Your instructions »
Among the entries below, extract exactly the lines that run from the one with "first-iter violations: ~2.3k" through the one with "FP Rows: 80", both ends included.

--- START ---

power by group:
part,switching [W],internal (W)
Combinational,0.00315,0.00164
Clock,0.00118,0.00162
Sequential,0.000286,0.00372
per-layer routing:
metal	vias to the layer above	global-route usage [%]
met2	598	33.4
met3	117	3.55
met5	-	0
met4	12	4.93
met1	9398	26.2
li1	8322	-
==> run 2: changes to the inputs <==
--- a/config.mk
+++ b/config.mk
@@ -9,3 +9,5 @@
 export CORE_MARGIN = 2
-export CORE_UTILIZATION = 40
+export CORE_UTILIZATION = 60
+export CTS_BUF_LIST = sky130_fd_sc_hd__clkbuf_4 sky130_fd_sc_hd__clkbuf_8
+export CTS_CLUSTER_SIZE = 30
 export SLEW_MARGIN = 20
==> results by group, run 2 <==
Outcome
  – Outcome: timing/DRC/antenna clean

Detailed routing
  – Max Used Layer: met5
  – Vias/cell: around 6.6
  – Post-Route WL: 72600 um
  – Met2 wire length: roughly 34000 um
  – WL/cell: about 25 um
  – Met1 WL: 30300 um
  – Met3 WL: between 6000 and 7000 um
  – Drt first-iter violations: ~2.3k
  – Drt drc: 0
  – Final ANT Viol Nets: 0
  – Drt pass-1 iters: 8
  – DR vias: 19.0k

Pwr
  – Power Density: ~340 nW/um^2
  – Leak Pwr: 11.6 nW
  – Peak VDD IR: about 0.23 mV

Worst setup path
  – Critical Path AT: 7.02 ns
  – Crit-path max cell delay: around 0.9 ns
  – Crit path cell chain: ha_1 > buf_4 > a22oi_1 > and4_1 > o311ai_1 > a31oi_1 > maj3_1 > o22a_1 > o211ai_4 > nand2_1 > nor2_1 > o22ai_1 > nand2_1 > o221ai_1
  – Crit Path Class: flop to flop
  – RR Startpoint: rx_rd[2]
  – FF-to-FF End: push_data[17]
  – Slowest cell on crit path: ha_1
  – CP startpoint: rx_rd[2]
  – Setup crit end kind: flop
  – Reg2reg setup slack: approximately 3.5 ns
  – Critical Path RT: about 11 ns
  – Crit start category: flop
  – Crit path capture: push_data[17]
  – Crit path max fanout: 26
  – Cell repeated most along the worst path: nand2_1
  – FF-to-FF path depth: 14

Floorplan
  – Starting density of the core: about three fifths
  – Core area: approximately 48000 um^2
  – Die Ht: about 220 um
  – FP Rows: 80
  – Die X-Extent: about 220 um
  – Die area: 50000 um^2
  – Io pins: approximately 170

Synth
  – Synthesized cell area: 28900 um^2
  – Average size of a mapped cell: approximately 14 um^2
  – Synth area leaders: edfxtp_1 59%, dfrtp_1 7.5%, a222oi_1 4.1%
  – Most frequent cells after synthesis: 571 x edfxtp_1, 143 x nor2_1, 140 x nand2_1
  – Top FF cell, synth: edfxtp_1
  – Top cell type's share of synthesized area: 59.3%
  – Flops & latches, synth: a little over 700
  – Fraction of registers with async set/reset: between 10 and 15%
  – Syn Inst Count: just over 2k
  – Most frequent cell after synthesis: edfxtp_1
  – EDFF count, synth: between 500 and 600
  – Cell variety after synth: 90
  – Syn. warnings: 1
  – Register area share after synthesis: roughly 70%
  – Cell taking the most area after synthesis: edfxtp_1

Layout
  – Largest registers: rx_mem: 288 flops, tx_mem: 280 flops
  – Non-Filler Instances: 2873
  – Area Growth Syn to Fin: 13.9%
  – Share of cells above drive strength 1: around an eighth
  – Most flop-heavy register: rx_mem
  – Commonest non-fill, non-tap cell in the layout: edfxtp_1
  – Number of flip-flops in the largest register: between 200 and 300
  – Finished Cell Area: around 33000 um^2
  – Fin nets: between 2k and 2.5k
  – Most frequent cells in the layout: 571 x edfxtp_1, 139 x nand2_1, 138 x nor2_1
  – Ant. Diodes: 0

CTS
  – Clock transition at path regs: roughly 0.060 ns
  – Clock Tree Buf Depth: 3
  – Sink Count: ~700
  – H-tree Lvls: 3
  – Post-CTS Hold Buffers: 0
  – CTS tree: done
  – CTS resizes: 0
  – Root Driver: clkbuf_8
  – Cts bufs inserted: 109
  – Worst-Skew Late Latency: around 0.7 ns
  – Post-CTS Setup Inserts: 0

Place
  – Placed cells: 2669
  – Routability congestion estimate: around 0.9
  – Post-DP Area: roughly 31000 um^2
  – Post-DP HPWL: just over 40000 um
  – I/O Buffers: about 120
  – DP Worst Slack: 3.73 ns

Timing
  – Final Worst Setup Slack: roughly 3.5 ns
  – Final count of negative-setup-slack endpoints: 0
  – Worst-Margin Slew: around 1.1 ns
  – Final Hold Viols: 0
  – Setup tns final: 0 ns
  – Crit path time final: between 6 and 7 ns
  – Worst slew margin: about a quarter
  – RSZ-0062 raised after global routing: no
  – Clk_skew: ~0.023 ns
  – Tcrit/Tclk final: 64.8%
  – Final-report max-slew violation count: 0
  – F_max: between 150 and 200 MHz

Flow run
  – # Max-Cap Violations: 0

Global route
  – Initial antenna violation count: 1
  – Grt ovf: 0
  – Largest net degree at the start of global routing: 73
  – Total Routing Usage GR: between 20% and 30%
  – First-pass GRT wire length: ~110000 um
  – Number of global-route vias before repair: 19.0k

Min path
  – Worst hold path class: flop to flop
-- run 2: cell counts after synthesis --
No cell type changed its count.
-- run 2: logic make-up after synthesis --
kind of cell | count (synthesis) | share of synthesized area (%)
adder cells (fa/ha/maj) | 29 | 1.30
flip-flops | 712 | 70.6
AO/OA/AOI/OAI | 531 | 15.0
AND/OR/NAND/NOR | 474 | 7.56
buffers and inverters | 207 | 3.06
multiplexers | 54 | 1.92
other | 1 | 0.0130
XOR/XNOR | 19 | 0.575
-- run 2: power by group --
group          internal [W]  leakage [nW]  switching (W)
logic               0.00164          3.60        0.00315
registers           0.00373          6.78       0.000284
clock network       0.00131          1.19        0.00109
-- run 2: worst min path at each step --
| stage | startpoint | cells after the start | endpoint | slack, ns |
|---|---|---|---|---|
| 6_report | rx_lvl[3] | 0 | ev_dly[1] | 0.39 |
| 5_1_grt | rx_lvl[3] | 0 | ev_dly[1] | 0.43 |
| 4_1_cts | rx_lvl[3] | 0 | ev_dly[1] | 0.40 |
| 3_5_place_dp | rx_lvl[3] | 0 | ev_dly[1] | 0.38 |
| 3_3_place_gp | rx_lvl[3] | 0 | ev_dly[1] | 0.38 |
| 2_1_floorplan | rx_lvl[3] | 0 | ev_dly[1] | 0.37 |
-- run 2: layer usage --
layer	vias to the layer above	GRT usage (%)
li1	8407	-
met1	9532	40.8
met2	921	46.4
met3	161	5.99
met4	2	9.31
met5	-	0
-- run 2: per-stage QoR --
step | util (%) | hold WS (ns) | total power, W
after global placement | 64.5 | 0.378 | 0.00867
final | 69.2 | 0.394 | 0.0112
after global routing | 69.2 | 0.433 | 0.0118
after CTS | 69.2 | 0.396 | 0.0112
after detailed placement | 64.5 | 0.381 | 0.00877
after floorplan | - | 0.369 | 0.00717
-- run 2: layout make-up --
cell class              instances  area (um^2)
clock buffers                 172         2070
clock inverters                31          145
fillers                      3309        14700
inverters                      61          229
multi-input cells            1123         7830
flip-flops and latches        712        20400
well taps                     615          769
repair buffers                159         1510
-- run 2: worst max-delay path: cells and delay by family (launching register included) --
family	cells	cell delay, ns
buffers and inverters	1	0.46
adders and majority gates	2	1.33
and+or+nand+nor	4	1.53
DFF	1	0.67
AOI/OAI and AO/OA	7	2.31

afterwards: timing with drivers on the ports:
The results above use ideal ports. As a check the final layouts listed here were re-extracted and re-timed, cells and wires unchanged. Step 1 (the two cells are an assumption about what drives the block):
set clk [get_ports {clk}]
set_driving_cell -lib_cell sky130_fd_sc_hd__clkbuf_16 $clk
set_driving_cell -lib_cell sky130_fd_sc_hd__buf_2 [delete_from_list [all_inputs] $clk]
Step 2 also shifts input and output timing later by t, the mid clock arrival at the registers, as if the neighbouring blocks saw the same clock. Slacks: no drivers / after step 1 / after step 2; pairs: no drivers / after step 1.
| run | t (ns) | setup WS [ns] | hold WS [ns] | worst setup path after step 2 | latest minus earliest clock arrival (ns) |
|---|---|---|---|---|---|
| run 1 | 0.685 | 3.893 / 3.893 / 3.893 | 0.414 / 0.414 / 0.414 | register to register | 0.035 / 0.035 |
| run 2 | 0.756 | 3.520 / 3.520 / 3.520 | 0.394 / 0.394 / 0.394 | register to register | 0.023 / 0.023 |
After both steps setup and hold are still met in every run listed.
Source: an optimization exercise on an open RTL-to-GDS flow (aim: a short achievable clock period and few clock cycles per item). Production flows keep margins and buffers that such runs may drop.
The RTL of this run was laid out without a check of its function.

===== flow/config.mk =====
export PLATFORM = sky130hd
export DESIGN_NAME = RV32core
export DESIGN_NICKNAME = RV32core
export VERILOG_FILES = /design/flow/design.v
export SDC_FILE = /design/flow/constraint.sdc
export NUM_CORES = 4
export LEC_CHECK = 0
export CAP_MARGIN = 20
export CORE_MARGIN = 2
export CORE_UTILIZATION = 30
export PLACE_DENSITY = 0.5
export SLEW_MARGIN = 20

===== flow/constraint.sdc =====
create_clock -name core_clock -period 100.0 [get_ports {clk}]
set_input_delay 20.0000 -clock core_clock [delete_from_list [all_inputs] [get_ports {clk}]]
set_output_delay 20.0000 -clock core_clock [all_outputs]
set_load 0.01 [all_outputs]

===== flow/design.v =====
`timescale 1ns / 1ps
module FU_div(
    input clk,
    input rst,
    input start,             
    input[4:0] start_rd,
    input[63:0] start_ra,    
    input[31:0] start_d,     
    input[1:0] start_cnt,    
    output reg busy,
    output fin,              
    output reg[4:0] rd,
    output[31:0] q
);
    reg[63:0] ra;
    reg[31:0] d;
    reg[1:0] cnt;
    reg[63:0] t;
    reg[32:0] r33;
    reg[33:0] diff;
    integer i;
    always @* begin
        t = ra;
        for (i = 0; i < 8; i = i + 1) begin
            r33 = t[63:31];
            diff = {1'b0, r33} - {2'b0, d};
            if (!diff[33]) t = {diff[31:0], t[30:0], 1'b1};
            else t = {t[62:0], 1'b0};
        end
    end
    assign fin = busy & (cnt == 2'd0);
    assign q = t[31:0];
    always @(posedge clk or posedge rst) begin
        if (rst) begin
            busy <= 1'b0;
            cnt <= 2'd0;
            rd <= 5'd0;
        end else if (start) begin
            busy <= 1'b1;
            cnt <= start_cnt;
            rd <= start_rd;
        end else begin
            if (fin) busy <= 1'b0;
            cnt <= cnt - 2'd1;
        end
    end
    always @(posedge clk) begin
        if (start) begin
            ra <= start_ra;
            d <= start_d;
        end else begin
            ra <= t;
        end
    end
endmodule
`timescale 1ns / 1ps
module  RV32core(
        input clk,   
        input rst,   
        output[31:0] imem_addr,
        input[31:0] imem_data,
        output dmem_en,
        output dmem_we,
        output[31:0] dmem_addr,
        output[31:0] dmem_wdata,
        input[31:0] dmem_rdata,
        output wb_en,
        output[4:0] wb_rd,
        output[31:0] wb_data
    );
    reg[31:0] pc;            
    reg[31:0] ir, ir_pc;     
    reg ir_v;
    reg p1_wen, p1_load;     
    reg[4:0] p1_rd;
    reg[31:0] p1_data;
    reg m_en, m_we;          
    reg[31:0] m_addr, m_wdata;
    reg w_en;                
    reg[4:0] w_rd;
    reg[31:0] w_data;
    reg[31:0] rf[1:31];
    assign imem_addr = pc;
    assign dmem_en = m_en;
    assign dmem_we = m_we;
    assign dmem_addr = m_addr;
    assign dmem_wdata = m_wdata;
    assign wb_en = w_en;
    assign wb_rd = w_rd;
    assign wb_data = w_data;
    wire[6:0] op = ir[6:0];
    wire[2:0] f3 = ir[14:12];
    wire[4:0] rd = ir[11:7];
    wire[4:0] rs1 = ir[19:15];
    wire[4:0] rs2 = ir[24:20];
    wire is_op    = op == 7'b0110011;
    wire is_opi   = op == 7'b0010011;
    wire is_lui   = op == 7'b0110111;
    wire is_auipc = op == 7'b0010111;
    wire is_load  = op == 7'b0000011;
    wire is_store = op == 7'b0100011;
    wire is_br    = op == 7'b1100011;
    wire is_jal   = op == 7'b1101111;
    wire is_jalr  = op == 7'b1100111;
    wire is_m     = is_op & ir[25];
    wire is_div   = is_m & f3[2];
    wire is_mul   = is_m & ~f3[2];
    wire use1 = is_op | is_opi | is_load | is_store | is_br | is_jalr;
    wire use2 = is_op | is_store | is_br;
    wire wrd  = (is_op | is_opi | is_lui | is_auipc | is_load | is_jal | is_jalr) & (rd != 5'd0);
    wire[31:0] imm_i = {{20{ir[31]}}, ir[31:20]};
    wire[31:0] imm_s = {{20{ir[31]}}, ir[31:25], ir[11:7]};
    wire[31:0] imm_b = {{20{ir[31]}}, ir[7], ir[30:25], ir[11:8], 1'b0};
    wire[31:0] imm_j = {{12{ir[31]}}, ir[19:12], ir[20], ir[30:21], 1'b0};
    wire[31:0] imm_u = {ir[31:12], 12'b0};
    wire[31:0] rf1 = (rs1 == 5'd0) ? 32'd0 : rf[rs1];
    wire[31:0] rf2 = (rs2 == 5'd0) ? 32'd0 : rf[rs2];
    wire[31:0] a = (p1_wen & (p1_rd == rs1)) ? p1_data :
                   (w_en & (w_rd == rs1)) ? w_data : rf1;
    wire[31:0] b = (p1_wen & (p1_rd == rs2)) ? p1_data :
                   (w_en & (w_rd == rs2)) ? w_data : rf2;
    wire d_busy, d_fin;
    wire[4:0] d_rd;
    wire[31:0] d_q;
    wire lu_haz = p1_wen & p1_load & ((use1 & (rs1 == p1_rd)) | (use2 & (rs2 == p1_rd)));
    wire d_wen = d_rd != 5'd0;
    wire dv_haz = d_busy & d_wen & ((use1 & (rs1 == d_rd)) | (use2 & (rs2 == d_rd)) | (wrd & (rd == d_rd)));
    wire ds_haz = is_div & d_busy & ~d_fin;
    wire dp_haz = d_fin & d_wen & wrd;
    wire stall = lu_haz | dv_haz | ds_haz | dp_haz;
    wire go = ir_v & ~stall;
    wire[31:0] opb = is_op ? b : imm_i;
    wire[4:0] sh = opb[4:0];
    wire sub = is_op & ir[30];
    wire[31:0] sum = sub ? a - opb : a + opb;
    wire lts = $signed(a) < $signed(opb);
    wire ltu = a < opb;
    reg[31:0] alu;
    always @* begin
        case (f3)
            3'd0: alu = sum;
            3'd1: alu = a << sh;
            3'd2: alu = {31'd0, lts};
            3'd3: alu = {31'd0, ltu};
            3'd4: alu = a ^ opb;
            3'd5: alu = ir[30] ? $unsigned($signed(a) >>> sh) : a >> sh;
            3'd6: alu = a | opb;
            default: alu = a & opb;
        endcase
    end
    wire[31:0] mul = a * b;
    function [5:0] clz(input [31:0] v);
        integer k;
        begin
            clz = 6'd32;
            for (k = 0; k < 32; k = k + 1)
                if (v[k]) clz = 6'd31 - k;
        end
    endfunction
    wire dz = b == 32'd0;
    wire dlt = a < b;
    wire div_long = ~dz & ~dlt;
    wire[5:0] clz_a = clz(a);
    wire[5:0] clz_b = clz(b);
    wire[4:0] dsteps = clz_b[4:0] - clz_a[4:0];        
    wire[1:0] dcnt = dsteps[4:3];
    wire[63:0] dra = {32'd0, a} << {~dcnt, 3'b000};
    wire[31:0] div_imm = dz ? 32'hFFFF_FFFF : 32'd0;
    reg br_c;
    always @* begin
        case (f3)
            3'd0: br_c = a == b;
            3'd1: br_c = a != b;
            3'd4: br_c = $signed(a) < $signed(b);
            3'd5: br_c = $signed(a) >= $signed(b);
            3'd6: br_c = a < b;
            default: br_c = a >= b;
        endcase
    end
    wire taken = is_jal | is_jalr | (is_br & br_c);
    wire[31:0] jalr_t = a + imm_i;
    wire[31:0] target = is_jalr ? {jalr_t[31:1], 1'b0} : ir_pc + (is_jal ? imm_j : imm_b);
    wire[31:0] pc4 = ir_pc + 32'd4;
    reg[31:0] res;
    always @* begin
        if (is_lui) res = imm_u;
        else if (is_auipc) res = ir_pc + imm_u;
        else if (is_jal | is_jalr) res = pc4;
        else if (is_mul) res = mul;
        else if (is_div) res = div_imm;
        else res = alu;
    end
    wire[31:0] ea = a + (is_store ? imm_s : imm_i);
    FU_div du(.clk(clk), .rst(rst),
        .start(go & is_div & div_long), .start_rd(rd), .start_ra(dra), .start_d(b),
        .start_cnt(dcnt),
        .busy(d_busy), .fin(d_fin), .rd(d_rd), .q(d_q));
    always @(posedge clk or posedge rst) begin
        if (rst) begin
            pc <= 32'd0;
            ir_v <= 1'b0;
            p1_wen <= 1'b0;
            p1_load <= 1'b0;
            m_en <= 1'b0;
            m_we <= 1'b0;
            w_en <= 1'b0;
        end else begin
            if (go & taken) begin
                pc <= target;
                ir_v <= 1'b0;
            end else if (~(ir_v & stall)) begin
                pc <= pc + 32'd4;
                ir_v <= 1'b1;
            end
            if (d_fin & d_wen) begin
                p1_wen <= 1'b1;
                p1_load <= 1'b0;
            end else begin
                p1_wen <= go & wrd & ~(is_div & div_long);
                p1_load <= is_load;
            end
            m_en <= go & (is_load | is_store);
            m_we <= go & is_store;
            w_en <= p1_wen;
        end
    end
    always @(posedge clk) begin
        if (~(ir_v & stall)) begin
            ir <= imem_data;
            ir_pc <= pc;
        end
        if (d_fin & d_wen) begin
            p1_rd <= d_rd;
            p1_data <= d_q;
        end else begin
            p1_rd <= rd;
            p1_data <= res;
        end
        m_addr <= ea;
        m_wdata <= b;
        w_rd <= p1_rd;
        w_data <= p1_load ? dmem_rdata : p1_data;
    end
    integer i;
    always @(posedge clk or posedge rst) begin
        if (rst) begin
            for (i = 1; i < 32; i = i + 1)
                rf[i] <= 32'd0;
        end else if (w_en) begin
            rf[w_rd] <= w_data;
        end
    end
endmodule

===== flow/run.sh =====
#!/bin/bash
# synth_recipe.tcl (not shown) runs the flow's synth.tcl, then flattens the netlist and writes it again
# the make line also repeats each setting of config.mk as NAME=value (left out here)
make -C /OpenROAD-flow-scripts/flow DESIGN_CONFIG=/design/flow/config.mk WORK_HOME=/design/flow/orfs CLKGATE_MAP_FILE= SYNTH_SCRIPT=/design/flow/synth_recipe.tcl finish

==> out/metrics.cfg <==
[cts]
cts.sinks = 1336
clk_pin_slew_ns = 0.06
cts_tree = built
clk_latency_ns = 0.95
cts_made_buffers = 167
postCtsSetupBuffers = 0
cts.hold.buffers_added = 0
cts-root-buf = clkbuf_16
postCtsResizedCells = 0
clock_path_buffers = 4
cts_max_level = 4

[timing]
finalClockSkew_ns = 0.129
fmax_mhz = 29.2
holdWs_ns = 0.392
rsz0062_at_grt = no
setup_viol = 0
slew_violations = 0
finalCriticalPeriod_ns = 34.21
tightest_slew_ns = 1.34
fin_tns_setup_ns = 0
fin_ws_ns = 65.79
hold_viol_final = 0
maxSlewHeadroom_pct = 10.1
fin_crit_sh_pct = 34.2

[job]
maxCapViolCount = 0

[worst_setup_path]
path_class = reg -> reg
worstPathRequired_ns = 100.70
start_kind = flop
cpPeakStageDelay_ns = 0.92
endpoint_kind = flop
crit_arrival_ns = 34.90
crit_slowest_cell = a2111oi_0
critical_path.max_fanout = 41
cpMostUsedCell = a21oi_1

[place]
hpwl_um = 406000
place.gp.congestion = 1.07
dpl-instance-area_sq_um = 119000
dpl.cell_count = 16515
post-place-ws_ns = 65.78
portBuffers = 201

[synth]
synth_top_area_cell = dfrtp_1
synth_most_common_cell = mux2_2
syn_nets = 13032
yosysWarningCount = 3
synth.cell_area_sq_um = 110000
synth_top_area_share_pct = 23.7
ys_top_cells_by_area = dfrtp_1 24%, mux2_2 12%, fa_1 7.7%, ha_1 7.0%, a22oi_1 4.4%
ys_seq_area_share_pct = 30.0
synthArstFlopShare_pct = 77.7
synth_ff_type = dfrtp_1
syn_avg_cell_area_sq_um = 9.20
synth-edff-count = 96
synth_seq_cells = 1336
synthesis.instances = 11930
ys_types = 94
synth_common_cells = 1,218 x mux2_2, 1,038 x dfrtp_1, 967 x nand2_1

[global_route]
grtUsageTotal_pct = 31.1
antenna_found_initial = 65
grt_max_degree = 149
overflow = 0
grt_first_pass_wirelength_um = 818000
grt_pass1_vias = 100006

[detailed_routing]
ant_nets = 0
routed_wl_um = 598000
first_iter_violations = 16261
wl_per_cell_um = 35.5
post-route-drc-count = 0
first_pass_iters = 9
vias = 105667
viasPerCell = 6.27

[layout]
fin_nets = 12970
final_core_util_pct = 34.2
final_area_sq_um = 125000
syn2layout_area_growth_pct = 13.6
drive_gt1_share_pct = 18.2
fin_cells = 16865

[floorplanning]
initial_utilization_pct = 30.1
fp-row-count = 222
dieArea_sq_um = 371000
die_y_um = 609
die_w_um = 609
pin_count = 202
core_sq_um = 365000

[run_status]
status = timing/DRC/antenna clean

[min_path]
hold_class = reg -> reg

## cells in the final DEF, fill, tap and decap left out, types with 74 or more instances in the layout
| cell | instances |
|---|---|
| nand2_1 | 954 |
| ha_1 | 614 |
| nor2b_1 | 74 |
| xnor2_1 | 324 |
| inv_1 | 817 |
| a211oi_1 | 89 |
| edfxtp_1 | 96 |
| dfrtp_1 | 1037 |
| fa_1 | 422 |
| mux2i_1 | 168 |
| o21ai_0 | 474 |
| o211ai_1 | 80 |
| and3_1 | 222 |
| nand3_1 | 268 |
| a21o_1 | 170 |
| dfxtp_1 | 201 |
| nor3_1 | 152 |
| a22oi_1 | 640 |
| nor2_1 | 690 |
| a31oi_1 | 77 |
| a21oi_1 | 613 |
| mux2_2 | 1218 |
| o21a_1 | 91 |
| xor2_1 | 137 |
| clkdlybuf4s50_1 | 201 |
| buf_4 | 417 |
| nand4_1 | 164 |
| clkbuf_16 | 179 |
## final timing paths
kind,startpoint,endpoint,slack (ns),cells past startpoint
setup / recovery,du.d[1],du.ra[54],65.79,118
hold / removal,p1_rd[2],w_rd[2],0.39,0
setup reg to reg,du.d[1],du.ra[54],65.79,118
hold reg to reg,p1_rd[2],w_rd[2],0.39,0
max in group asynchronous,rst,rf[30][21],77.35,5
min in group asynchronous,rst,rf[13][6],19.61,2
## routing by layer
layer	track usage, %	wire length (um)
met1	40.5	237000
met2	42.7	234000
met5	0	328
met3	10.9	77000
met4	21.4	50100
## logic make-up after synthesis
group,after synthesis,synth area share (%)
AO/OA/AOI/OAI,2968,18.4
XOR/XNOR,464,3.72
adder cells (fa/ha/maj),1036,14.7
buffers and inverters,1702,5.87
flip-flops,1336,30.0
multiplexers,1397,14.2
AND/OR/NAND/NOR,3027,13.1
## cell type report
cell class,instances,area [sq um]
antenna,48,120
clock buffer,239,4960
clock inverter,63,732
fill,37683,240000
inverter,847,3190
multi-input combinational,8892,71500
sequential,1336,32900
tap,4816,6030
timing repair buffer,624,5250
## flip-flops by register name (all words and copies together), names as in the netlist, 32 cells and up
name     flops
m_wdata     32
ir          32
ir_pc       32
pc          32
rf         992
p1_data     32
w_data      32
m_addr      32
du.d        32
du.ra       64
## worst max-delay path: cells and delay by family (launching register included)
kind / cells / cell delay [ns]
AO/OA/AOI/OAI: 71 / 20.25
AND/OR/NAND/NOR: 25 / 5.49
buffers and inverters: 10 / 3.44
adder cells (fa/ha/maj): 8 / 2.73
multiplexers: 4 / 1.44
flip-flops: 1 / 0.47

-- afterwards: timing with drivers on the ports --
The flow's constraints put no driver on any port. The routed layout listed below was extracted and timed again, unchanged, in two steps. Step 1 assumes that a clkbuf_16 drives the clock port and a buf_2 every other input. Step 2 also shifts input and output timing later by t, the mid clock arrival at the registers, as if the neighbouring blocks saw the same clock. a / b / c = ideal ports / drivers / drivers and shift; a / b = the first two.
t (ns): 0.980
setup WS [ns]: 65.793 / 65.793 / 65.793
worst hold slack (ns): 0.392 / 0.392 / 0.392
clock arrival spread, ns: 0.129 / 0.129
worst slew at a driven data input, ns: 0.11
After both steps setup and hold are still met in this run. The setup slack of this run moves by 0.000 ns with the drivers and by 0.000 ns with both steps.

--- END ---

Reply to the exercise »
  – Drt first-iter violations: ~2.3k
  – Drt drc: 0
  – Final ANT Viol Nets: 0
  – Drt pass-1 iters: 8
  – DR vias: 19.0k

Pwr
  – Power Density: ~340 nW/um^2
  – Leak Pwr: 11.6 nW
  – Peak VDD IR: about 0.23 mV

Worst setup path
  – Critical Path AT: 7.02 ns
  – Crit-path max cell delay: around 0.9 ns
  – Crit path cell chain: ha_1 > buf_4 > a22oi_1 > and4_1 > o311ai_1 > a31oi_1 > maj3_1 > o22a_1 > o211ai_4 > nand2_1 > nor2_1 > o22ai_1 > nand2_1 > o221ai_1
  – Crit Path Class: flop to flop
  – RR Startpoint: rx_rd[2]
  – FF-to-FF End: push_data[17]
  – Slowest cell on crit path: ha_1
  – CP startpoint: rx_rd[2]
  – Setup crit end kind: flop
  – Reg2reg setup slack: approximately 3.5 ns
  – Critical Path RT: about 11 ns
  – Crit start category: flop
  – Crit path capture: push_data[17]
  – Crit path max fanout: 26
  – Cell repeated most along the worst path: nand2_1
  – FF-to-FF path depth: 14

Floorplan
  – Starting density of the core: about three fifths
  – Core area: approximately 48000 um^2
  – Die Ht: about 220 um
  – FP Rows: 80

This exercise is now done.